TASK TO CARRY OUT:
Please transcribe exactly, and only, the lines of the data below between the line holding "Three values: no" and the line holding "worst slew at a driven data input, ns: 0.04", inclusive.

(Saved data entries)
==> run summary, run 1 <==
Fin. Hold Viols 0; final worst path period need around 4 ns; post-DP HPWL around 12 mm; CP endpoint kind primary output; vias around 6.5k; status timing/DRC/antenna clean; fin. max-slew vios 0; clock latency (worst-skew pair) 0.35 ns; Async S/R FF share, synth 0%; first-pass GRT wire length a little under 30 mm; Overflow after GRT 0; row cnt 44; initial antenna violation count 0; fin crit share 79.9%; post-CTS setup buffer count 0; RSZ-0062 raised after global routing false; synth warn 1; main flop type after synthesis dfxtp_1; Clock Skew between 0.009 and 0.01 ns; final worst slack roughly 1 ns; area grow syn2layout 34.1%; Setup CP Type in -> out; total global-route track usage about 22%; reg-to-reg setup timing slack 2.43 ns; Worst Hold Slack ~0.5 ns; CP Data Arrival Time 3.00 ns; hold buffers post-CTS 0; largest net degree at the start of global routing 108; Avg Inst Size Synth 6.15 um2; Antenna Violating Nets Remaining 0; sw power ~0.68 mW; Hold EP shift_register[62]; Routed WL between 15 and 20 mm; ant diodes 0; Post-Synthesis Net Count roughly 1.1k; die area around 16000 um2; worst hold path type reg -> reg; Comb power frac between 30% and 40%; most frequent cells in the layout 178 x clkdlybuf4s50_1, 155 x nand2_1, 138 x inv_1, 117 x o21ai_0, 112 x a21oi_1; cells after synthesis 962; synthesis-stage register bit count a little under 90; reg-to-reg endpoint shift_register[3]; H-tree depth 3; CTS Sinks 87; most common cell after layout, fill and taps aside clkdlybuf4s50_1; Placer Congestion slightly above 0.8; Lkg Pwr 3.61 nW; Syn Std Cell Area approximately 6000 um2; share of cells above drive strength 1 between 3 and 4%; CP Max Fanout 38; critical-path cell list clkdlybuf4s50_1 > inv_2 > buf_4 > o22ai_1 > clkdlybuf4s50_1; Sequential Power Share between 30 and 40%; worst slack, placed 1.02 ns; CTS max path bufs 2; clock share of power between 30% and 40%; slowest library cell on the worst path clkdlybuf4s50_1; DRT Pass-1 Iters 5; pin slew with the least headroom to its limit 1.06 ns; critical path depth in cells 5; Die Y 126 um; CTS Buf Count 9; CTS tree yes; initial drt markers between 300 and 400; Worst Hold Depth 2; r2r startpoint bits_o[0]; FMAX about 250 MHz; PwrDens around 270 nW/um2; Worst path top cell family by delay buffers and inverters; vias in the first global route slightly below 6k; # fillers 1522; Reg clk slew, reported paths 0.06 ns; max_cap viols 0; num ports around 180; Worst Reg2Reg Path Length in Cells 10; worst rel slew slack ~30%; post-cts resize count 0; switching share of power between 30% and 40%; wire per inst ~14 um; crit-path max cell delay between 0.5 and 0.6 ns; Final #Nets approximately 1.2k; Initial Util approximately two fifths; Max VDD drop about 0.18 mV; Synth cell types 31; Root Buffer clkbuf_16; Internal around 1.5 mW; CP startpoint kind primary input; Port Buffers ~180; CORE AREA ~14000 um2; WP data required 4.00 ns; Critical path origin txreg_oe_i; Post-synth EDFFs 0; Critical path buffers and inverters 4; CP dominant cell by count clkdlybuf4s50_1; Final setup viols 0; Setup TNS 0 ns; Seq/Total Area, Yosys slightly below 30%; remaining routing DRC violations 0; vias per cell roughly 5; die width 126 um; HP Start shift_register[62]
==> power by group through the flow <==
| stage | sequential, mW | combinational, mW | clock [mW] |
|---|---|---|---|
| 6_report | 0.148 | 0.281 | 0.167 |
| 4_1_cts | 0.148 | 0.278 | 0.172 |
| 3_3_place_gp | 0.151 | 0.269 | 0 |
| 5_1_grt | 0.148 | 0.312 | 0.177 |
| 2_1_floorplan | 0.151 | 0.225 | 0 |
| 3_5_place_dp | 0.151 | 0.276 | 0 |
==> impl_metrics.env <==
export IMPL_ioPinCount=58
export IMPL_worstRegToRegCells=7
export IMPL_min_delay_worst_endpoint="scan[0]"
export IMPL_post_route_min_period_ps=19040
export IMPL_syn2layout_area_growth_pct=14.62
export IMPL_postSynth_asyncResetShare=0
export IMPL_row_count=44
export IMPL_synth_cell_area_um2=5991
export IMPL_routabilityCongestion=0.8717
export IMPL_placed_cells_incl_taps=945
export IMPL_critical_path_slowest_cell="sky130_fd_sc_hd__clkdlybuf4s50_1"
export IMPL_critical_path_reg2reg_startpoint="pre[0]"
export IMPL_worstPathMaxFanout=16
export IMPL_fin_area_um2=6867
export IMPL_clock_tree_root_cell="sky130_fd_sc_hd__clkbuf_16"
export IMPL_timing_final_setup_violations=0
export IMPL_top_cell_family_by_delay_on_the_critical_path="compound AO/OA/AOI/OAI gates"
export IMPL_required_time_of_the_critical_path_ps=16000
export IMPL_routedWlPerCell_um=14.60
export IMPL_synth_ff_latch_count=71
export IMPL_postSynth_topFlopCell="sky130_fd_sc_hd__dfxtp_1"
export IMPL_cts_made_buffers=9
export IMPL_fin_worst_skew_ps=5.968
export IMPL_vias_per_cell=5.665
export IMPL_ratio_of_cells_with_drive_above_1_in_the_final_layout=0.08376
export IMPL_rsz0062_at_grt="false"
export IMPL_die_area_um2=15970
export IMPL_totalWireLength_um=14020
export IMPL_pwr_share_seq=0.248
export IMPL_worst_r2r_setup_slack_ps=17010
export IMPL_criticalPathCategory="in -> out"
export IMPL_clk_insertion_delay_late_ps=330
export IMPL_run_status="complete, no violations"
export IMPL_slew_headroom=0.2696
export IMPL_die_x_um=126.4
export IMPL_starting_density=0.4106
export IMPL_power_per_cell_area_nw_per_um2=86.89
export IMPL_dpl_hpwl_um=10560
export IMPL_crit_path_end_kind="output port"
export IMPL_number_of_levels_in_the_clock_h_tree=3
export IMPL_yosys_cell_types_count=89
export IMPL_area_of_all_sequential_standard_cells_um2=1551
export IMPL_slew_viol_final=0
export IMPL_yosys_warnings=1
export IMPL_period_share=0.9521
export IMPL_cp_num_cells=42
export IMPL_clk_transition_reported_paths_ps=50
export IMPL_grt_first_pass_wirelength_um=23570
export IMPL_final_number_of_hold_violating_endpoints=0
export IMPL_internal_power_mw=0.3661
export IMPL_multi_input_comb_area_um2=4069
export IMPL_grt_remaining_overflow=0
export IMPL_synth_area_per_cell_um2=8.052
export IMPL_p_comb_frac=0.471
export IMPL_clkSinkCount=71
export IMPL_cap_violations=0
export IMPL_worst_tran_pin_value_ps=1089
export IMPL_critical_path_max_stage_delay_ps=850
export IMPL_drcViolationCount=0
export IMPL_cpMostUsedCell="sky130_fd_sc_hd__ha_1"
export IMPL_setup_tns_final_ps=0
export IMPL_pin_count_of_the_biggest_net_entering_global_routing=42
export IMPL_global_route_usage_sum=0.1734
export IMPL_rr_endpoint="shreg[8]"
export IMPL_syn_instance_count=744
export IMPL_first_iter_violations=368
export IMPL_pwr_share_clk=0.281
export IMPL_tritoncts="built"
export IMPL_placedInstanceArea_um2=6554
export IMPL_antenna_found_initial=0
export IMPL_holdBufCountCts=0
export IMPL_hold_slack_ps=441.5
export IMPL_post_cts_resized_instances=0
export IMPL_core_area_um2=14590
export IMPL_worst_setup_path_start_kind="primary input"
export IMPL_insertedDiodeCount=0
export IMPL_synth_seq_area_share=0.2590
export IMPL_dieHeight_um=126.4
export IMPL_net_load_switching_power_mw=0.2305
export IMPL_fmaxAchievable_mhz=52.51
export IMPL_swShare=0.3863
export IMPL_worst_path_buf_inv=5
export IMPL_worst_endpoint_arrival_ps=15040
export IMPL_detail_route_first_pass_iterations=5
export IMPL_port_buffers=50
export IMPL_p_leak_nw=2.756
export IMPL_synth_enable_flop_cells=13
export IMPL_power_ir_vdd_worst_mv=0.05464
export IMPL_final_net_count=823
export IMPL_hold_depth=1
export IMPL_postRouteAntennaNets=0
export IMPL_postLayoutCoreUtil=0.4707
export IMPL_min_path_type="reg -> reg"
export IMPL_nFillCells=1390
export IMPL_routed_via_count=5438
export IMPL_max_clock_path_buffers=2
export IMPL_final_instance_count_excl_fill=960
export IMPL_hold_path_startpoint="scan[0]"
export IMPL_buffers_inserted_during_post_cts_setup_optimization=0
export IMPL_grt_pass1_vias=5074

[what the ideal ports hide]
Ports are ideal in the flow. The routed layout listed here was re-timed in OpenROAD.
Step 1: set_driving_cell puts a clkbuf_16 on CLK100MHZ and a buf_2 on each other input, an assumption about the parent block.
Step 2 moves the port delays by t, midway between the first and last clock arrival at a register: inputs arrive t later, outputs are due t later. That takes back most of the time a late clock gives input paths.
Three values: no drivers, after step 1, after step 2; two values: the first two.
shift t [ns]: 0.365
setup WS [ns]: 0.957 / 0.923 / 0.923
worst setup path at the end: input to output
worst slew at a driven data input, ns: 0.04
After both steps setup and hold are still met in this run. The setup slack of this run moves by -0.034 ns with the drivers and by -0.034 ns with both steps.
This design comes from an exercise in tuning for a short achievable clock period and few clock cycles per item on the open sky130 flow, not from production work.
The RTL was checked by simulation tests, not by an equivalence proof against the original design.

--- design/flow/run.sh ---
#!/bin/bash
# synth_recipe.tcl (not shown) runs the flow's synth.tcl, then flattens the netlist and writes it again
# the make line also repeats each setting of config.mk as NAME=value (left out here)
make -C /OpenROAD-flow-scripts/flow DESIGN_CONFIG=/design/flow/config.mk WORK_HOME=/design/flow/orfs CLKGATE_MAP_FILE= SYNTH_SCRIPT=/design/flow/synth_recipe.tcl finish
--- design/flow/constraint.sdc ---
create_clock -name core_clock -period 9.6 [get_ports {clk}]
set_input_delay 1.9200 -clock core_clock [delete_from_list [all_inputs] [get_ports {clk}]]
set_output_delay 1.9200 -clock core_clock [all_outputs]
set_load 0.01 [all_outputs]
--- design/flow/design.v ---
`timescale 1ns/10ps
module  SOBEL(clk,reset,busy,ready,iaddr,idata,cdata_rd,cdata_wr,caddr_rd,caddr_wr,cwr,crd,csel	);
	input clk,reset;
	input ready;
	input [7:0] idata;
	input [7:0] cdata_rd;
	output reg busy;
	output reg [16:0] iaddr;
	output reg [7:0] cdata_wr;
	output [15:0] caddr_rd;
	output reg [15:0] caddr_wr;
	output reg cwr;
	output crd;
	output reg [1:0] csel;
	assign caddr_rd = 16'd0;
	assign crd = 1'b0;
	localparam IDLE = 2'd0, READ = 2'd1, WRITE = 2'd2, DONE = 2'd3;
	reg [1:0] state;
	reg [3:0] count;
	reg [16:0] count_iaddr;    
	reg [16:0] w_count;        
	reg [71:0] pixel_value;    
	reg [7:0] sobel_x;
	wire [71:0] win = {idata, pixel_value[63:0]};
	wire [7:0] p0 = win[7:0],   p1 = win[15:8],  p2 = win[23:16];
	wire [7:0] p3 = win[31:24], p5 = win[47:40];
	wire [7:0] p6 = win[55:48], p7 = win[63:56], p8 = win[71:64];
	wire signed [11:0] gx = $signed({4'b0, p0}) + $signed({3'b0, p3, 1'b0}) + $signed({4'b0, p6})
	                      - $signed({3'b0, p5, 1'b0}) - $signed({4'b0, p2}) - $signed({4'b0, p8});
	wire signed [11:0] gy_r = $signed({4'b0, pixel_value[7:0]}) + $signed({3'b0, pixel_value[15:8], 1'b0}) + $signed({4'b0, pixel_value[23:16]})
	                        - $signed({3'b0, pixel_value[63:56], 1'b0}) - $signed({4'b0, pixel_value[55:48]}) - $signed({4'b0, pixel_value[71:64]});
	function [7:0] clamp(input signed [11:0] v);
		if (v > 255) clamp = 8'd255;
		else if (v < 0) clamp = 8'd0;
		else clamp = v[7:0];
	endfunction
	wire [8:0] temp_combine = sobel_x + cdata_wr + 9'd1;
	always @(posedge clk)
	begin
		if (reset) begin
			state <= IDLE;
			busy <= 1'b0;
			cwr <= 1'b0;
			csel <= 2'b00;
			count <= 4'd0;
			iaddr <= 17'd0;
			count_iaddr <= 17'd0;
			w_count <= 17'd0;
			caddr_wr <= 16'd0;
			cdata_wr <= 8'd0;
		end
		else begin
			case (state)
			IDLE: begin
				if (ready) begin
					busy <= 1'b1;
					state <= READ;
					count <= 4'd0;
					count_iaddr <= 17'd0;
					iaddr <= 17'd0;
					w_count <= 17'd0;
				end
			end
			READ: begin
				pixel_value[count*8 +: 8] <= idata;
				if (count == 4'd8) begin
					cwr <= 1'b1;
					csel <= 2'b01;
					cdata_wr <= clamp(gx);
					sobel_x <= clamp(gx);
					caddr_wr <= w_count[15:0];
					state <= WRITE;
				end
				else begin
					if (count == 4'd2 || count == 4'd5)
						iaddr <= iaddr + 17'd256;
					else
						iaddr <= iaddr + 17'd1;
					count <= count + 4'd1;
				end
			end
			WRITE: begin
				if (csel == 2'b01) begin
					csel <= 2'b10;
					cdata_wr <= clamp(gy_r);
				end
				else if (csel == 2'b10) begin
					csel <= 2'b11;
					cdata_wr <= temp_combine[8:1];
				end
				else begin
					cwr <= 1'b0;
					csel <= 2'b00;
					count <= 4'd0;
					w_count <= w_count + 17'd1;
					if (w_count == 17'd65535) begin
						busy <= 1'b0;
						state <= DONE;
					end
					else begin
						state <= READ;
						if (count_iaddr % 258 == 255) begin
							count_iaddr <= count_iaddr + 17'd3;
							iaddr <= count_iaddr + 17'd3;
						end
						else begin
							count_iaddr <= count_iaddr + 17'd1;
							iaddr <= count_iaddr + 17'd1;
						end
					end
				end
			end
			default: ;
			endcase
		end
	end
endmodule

RESULT FOR THIS EXERCISE:
Three values: no drivers, after step 1, after step 2; two values: the first two.
shift t [ns]: 0.365
setup WS [ns]: 0.957 / 0.923 / 0.923
worst setup path at the end: input to output
worst slew at a driven data input, ns: 0.04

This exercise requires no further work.